Stored data entries
#####

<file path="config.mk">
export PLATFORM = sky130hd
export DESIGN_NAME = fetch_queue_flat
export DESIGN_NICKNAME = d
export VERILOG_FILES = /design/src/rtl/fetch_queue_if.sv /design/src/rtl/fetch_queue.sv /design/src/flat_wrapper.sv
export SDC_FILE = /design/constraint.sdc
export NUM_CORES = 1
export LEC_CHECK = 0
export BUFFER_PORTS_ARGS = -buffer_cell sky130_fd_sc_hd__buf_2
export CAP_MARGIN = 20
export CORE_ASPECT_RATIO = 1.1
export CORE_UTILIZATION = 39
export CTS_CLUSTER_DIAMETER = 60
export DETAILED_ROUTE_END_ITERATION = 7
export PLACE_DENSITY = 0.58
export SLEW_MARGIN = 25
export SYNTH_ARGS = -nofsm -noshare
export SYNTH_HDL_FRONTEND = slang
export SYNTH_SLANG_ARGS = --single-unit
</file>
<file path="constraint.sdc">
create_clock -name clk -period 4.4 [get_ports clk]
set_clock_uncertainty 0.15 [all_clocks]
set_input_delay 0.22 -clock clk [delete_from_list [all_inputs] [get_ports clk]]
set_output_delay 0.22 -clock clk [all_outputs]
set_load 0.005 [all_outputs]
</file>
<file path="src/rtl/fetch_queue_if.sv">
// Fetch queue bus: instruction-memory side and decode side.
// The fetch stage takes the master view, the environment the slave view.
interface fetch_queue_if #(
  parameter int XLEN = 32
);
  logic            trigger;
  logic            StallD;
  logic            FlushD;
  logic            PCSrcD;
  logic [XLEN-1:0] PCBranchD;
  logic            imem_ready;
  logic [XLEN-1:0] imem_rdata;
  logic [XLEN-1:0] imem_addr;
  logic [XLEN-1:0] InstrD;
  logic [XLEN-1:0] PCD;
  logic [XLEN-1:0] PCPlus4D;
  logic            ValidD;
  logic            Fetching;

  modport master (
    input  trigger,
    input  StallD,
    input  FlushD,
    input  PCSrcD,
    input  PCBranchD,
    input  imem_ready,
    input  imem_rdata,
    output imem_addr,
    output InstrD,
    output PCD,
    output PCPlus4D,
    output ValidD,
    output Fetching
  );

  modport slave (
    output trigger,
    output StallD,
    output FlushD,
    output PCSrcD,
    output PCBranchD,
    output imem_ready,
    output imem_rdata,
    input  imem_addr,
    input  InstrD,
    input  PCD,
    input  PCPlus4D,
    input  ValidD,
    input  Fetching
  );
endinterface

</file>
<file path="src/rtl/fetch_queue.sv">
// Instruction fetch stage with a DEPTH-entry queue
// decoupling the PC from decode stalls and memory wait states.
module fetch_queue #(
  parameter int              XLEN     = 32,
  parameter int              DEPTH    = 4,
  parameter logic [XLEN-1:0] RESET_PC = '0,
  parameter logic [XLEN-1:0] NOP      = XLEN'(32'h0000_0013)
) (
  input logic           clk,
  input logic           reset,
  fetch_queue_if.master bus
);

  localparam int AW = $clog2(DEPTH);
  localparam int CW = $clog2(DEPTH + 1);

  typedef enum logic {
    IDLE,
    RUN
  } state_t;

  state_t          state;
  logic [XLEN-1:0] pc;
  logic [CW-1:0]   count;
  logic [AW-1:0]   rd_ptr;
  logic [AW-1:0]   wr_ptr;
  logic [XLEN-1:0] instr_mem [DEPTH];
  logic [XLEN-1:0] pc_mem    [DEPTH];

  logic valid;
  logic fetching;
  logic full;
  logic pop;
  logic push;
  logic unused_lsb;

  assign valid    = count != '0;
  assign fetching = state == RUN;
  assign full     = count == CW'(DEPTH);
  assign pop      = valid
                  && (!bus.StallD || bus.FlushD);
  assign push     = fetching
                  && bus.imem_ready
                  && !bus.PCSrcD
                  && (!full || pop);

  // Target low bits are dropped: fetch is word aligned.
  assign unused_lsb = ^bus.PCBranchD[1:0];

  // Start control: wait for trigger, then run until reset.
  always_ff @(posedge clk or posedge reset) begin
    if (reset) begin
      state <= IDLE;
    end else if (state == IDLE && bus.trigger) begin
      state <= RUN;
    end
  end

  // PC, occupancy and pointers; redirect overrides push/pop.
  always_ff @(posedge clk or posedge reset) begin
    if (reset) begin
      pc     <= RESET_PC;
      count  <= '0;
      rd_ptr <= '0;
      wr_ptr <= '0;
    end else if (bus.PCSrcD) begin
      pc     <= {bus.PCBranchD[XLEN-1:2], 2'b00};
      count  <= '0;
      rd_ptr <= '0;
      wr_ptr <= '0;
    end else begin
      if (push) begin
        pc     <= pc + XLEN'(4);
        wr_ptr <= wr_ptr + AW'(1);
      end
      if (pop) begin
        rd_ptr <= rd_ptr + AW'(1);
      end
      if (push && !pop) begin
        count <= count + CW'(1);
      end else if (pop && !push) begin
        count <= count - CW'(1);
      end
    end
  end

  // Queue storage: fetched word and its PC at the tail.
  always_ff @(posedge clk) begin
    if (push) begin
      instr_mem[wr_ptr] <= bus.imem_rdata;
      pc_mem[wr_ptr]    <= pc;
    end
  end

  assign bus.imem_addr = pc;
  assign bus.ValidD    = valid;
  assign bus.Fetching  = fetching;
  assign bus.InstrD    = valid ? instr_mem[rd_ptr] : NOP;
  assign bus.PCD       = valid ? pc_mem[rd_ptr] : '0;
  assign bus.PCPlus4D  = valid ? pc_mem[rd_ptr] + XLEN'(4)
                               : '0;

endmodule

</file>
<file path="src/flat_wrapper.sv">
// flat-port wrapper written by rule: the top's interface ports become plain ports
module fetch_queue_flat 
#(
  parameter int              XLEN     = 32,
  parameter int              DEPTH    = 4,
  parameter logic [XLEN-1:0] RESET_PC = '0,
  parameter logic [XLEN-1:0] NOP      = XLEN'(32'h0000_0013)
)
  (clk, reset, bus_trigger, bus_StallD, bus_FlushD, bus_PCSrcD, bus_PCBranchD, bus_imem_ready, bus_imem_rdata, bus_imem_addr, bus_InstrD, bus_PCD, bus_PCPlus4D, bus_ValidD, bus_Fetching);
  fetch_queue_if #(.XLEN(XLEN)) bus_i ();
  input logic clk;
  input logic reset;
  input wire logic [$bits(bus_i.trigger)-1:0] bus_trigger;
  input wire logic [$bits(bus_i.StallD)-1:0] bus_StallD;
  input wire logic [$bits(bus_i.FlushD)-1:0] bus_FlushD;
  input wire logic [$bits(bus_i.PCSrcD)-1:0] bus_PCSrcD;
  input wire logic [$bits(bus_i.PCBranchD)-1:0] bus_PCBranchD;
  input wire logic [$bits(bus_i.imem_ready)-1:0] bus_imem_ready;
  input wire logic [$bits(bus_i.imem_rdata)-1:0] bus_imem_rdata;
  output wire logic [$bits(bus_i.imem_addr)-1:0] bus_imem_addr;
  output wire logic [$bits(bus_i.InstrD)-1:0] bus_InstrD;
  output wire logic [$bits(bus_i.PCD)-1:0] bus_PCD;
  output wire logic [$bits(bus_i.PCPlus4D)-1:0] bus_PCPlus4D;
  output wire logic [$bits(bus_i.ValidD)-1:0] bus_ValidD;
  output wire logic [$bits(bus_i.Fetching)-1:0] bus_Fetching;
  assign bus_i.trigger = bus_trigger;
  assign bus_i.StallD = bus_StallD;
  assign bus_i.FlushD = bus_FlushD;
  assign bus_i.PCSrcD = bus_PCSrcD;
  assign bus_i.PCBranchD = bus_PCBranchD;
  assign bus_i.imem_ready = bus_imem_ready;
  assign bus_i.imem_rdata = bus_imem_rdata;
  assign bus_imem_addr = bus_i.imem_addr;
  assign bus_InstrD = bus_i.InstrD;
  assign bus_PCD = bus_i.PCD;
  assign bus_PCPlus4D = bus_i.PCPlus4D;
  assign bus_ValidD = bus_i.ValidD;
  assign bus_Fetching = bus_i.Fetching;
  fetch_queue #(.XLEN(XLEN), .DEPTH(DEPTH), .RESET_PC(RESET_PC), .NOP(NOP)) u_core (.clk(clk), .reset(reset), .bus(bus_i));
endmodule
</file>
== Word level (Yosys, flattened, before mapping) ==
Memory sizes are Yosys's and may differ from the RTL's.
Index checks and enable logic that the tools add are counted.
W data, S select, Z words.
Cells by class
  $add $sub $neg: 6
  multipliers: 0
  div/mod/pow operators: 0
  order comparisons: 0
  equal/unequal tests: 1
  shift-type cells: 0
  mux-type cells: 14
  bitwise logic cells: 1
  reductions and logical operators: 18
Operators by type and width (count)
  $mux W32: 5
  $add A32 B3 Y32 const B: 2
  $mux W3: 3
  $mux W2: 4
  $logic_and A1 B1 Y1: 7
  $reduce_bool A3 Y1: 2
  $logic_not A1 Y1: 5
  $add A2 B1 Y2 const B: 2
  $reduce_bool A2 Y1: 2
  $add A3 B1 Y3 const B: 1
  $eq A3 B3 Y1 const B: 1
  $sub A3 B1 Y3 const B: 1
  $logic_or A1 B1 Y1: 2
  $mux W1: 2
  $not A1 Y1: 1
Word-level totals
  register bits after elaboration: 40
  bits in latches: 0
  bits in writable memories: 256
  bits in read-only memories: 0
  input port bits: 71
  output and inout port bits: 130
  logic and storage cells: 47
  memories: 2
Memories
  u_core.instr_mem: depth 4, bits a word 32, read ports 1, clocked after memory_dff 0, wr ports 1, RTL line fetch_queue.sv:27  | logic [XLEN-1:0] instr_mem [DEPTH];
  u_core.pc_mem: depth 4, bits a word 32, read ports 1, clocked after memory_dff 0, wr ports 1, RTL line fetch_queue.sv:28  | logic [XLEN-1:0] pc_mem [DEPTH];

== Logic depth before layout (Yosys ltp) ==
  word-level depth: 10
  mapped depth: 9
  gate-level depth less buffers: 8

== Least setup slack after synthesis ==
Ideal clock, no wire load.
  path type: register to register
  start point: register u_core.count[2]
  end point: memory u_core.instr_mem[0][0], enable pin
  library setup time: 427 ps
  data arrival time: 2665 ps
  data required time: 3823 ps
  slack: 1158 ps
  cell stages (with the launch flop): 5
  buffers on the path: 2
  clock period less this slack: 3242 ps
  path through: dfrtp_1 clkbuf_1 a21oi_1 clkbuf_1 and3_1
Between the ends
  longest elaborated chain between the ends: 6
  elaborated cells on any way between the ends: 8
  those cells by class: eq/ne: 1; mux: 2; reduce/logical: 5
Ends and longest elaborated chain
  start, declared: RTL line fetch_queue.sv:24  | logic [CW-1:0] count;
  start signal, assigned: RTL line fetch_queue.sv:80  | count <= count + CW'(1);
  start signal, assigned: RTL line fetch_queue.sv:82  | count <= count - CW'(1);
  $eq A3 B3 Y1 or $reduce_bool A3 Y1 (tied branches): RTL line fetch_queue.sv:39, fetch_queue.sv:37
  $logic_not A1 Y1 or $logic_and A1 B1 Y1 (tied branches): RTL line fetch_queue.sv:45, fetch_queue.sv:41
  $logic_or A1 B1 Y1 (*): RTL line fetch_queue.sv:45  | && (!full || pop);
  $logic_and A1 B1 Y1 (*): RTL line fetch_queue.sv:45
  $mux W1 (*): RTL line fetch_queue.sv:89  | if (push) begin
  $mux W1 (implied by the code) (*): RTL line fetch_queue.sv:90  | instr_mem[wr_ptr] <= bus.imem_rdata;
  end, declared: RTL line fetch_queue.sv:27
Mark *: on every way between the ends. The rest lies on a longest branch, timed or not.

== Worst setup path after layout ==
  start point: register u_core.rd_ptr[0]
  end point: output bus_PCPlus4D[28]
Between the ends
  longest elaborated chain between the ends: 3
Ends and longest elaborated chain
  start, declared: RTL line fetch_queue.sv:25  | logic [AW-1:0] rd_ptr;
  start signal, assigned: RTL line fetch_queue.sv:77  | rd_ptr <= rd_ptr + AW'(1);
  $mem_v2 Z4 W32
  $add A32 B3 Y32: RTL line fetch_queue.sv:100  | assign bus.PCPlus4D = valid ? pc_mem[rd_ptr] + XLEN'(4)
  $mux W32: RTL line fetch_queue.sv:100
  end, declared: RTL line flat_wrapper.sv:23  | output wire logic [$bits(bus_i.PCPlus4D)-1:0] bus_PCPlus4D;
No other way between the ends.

#####

» EXERCISE: Above are the entries. Quote exactly the lines from the one bearing "logic [XLEN-1:0] PCD;" through the one bearing "redirect overrides push/pop.".

» YOUR SOLUTION:
  logic [XLEN-1:0] PCD;
  logic [XLEN-1:0] PCPlus4D;
  logic            ValidD;
  logic            Fetching;

  modport master (
    input  trigger,
    input  StallD,
    input  FlushD,
    input  PCSrcD,
    input  PCBranchD,
    input  imem_ready,
    input  imem_rdata,
    output imem_addr,
    output InstrD,
    output PCD,
    output PCPlus4D,
    output ValidD,
    output Fetching
  );

  modport slave (
    output trigger,
    output StallD,
    output FlushD,
    output PCSrcD,
    output PCBranchD,
    output imem_ready,
    output imem_rdata,
    input  imem_addr,
    input  InstrD,
    input  PCD,
    input  PCPlus4D,
    input  ValidD,
    input  Fetching
  );
endinterface

</file>
<file path="src/rtl/fetch_queue.sv">
// Instruction fetch stage with a DEPTH-entry queue
// decoupling the PC from decode stalls and memory wait states.
module fetch_queue #(
  parameter int              XLEN     = 32,
  parameter int              DEPTH    = 4,
  parameter logic [XLEN-1:0] RESET_PC = '0,
  parameter logic [XLEN-1:0] NOP      = XLEN'(32'h0000_0013)
) (
  input logic           clk,
  input logic           reset,
  fetch_queue_if.master bus
);

  localparam int AW = $clog2(DEPTH);
  localparam int CW = $clog2(DEPTH + 1);

  typedef enum logic {
    IDLE,
    RUN
  } state_t;

  state_t          state;
  logic [XLEN-1:0] pc;
  logic [CW-1:0]   count;
  logic [AW-1:0]   rd_ptr;
  logic [AW-1:0]   wr_ptr;
  logic [XLEN-1:0] instr_mem [DEPTH];
  logic [XLEN-1:0] pc_mem    [DEPTH];

  logic valid;
  logic fetching;
  logic full;
  logic pop;
  logic push;
  logic unused_lsb;

  assign valid    = count != '0;
  assign fetching = state == RUN;
  assign full     = count == CW'(DEPTH);
  assign pop      = valid
                  && (!bus.StallD || bus.FlushD);
  assign push     = fetching
                  && bus.imem_ready
                  && !bus.PCSrcD
                  && (!full || pop);

  // Target low bits are dropped: fetch is word aligned.
  assign unused_lsb = ^bus.PCBranchD[1:0];

  // Start control: wait for trigger, then run until reset.
  always_ff @(posedge clk or posedge reset) begin
    if (reset) begin
      state <= IDLE;
    end else if (state == IDLE && bus.trigger) begin
      state <= RUN;
    end
  end

  // PC, occupancy and pointers; redirect overrides push/pop.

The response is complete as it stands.